_WHAT THE EXERCISE ASKS_:
Please copy every line of the data in which the string "instances" appears.

+++

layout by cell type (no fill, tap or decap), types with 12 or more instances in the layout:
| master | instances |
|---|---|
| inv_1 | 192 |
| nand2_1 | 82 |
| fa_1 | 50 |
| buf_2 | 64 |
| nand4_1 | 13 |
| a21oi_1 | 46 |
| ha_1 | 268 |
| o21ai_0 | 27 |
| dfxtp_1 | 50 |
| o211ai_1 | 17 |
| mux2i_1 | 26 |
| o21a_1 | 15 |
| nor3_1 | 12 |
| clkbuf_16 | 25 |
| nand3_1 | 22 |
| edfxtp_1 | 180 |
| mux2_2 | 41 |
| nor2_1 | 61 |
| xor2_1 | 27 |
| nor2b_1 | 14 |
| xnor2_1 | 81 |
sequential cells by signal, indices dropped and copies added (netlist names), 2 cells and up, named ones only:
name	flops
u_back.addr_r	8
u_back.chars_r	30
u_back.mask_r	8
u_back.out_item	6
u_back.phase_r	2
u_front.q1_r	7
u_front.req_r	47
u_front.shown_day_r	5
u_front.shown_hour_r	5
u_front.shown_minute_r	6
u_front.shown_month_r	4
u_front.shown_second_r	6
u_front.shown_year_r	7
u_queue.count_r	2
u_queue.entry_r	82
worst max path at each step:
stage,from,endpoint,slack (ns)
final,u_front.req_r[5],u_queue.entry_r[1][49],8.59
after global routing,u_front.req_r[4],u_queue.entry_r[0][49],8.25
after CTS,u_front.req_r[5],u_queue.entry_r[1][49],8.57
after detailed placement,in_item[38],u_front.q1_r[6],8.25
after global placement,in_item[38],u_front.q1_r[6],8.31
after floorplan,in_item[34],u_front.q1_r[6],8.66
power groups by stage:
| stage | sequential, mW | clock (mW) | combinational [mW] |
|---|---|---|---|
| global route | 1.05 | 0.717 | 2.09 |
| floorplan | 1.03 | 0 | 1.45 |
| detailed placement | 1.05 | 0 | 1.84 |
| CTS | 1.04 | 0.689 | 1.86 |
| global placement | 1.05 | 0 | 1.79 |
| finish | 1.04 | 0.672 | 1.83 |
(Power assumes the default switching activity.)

+++

_OUTPUT BELOW_:
layout by cell type (no fill, tap or decap), types with 12 or more instances in the layout:
| master | instances |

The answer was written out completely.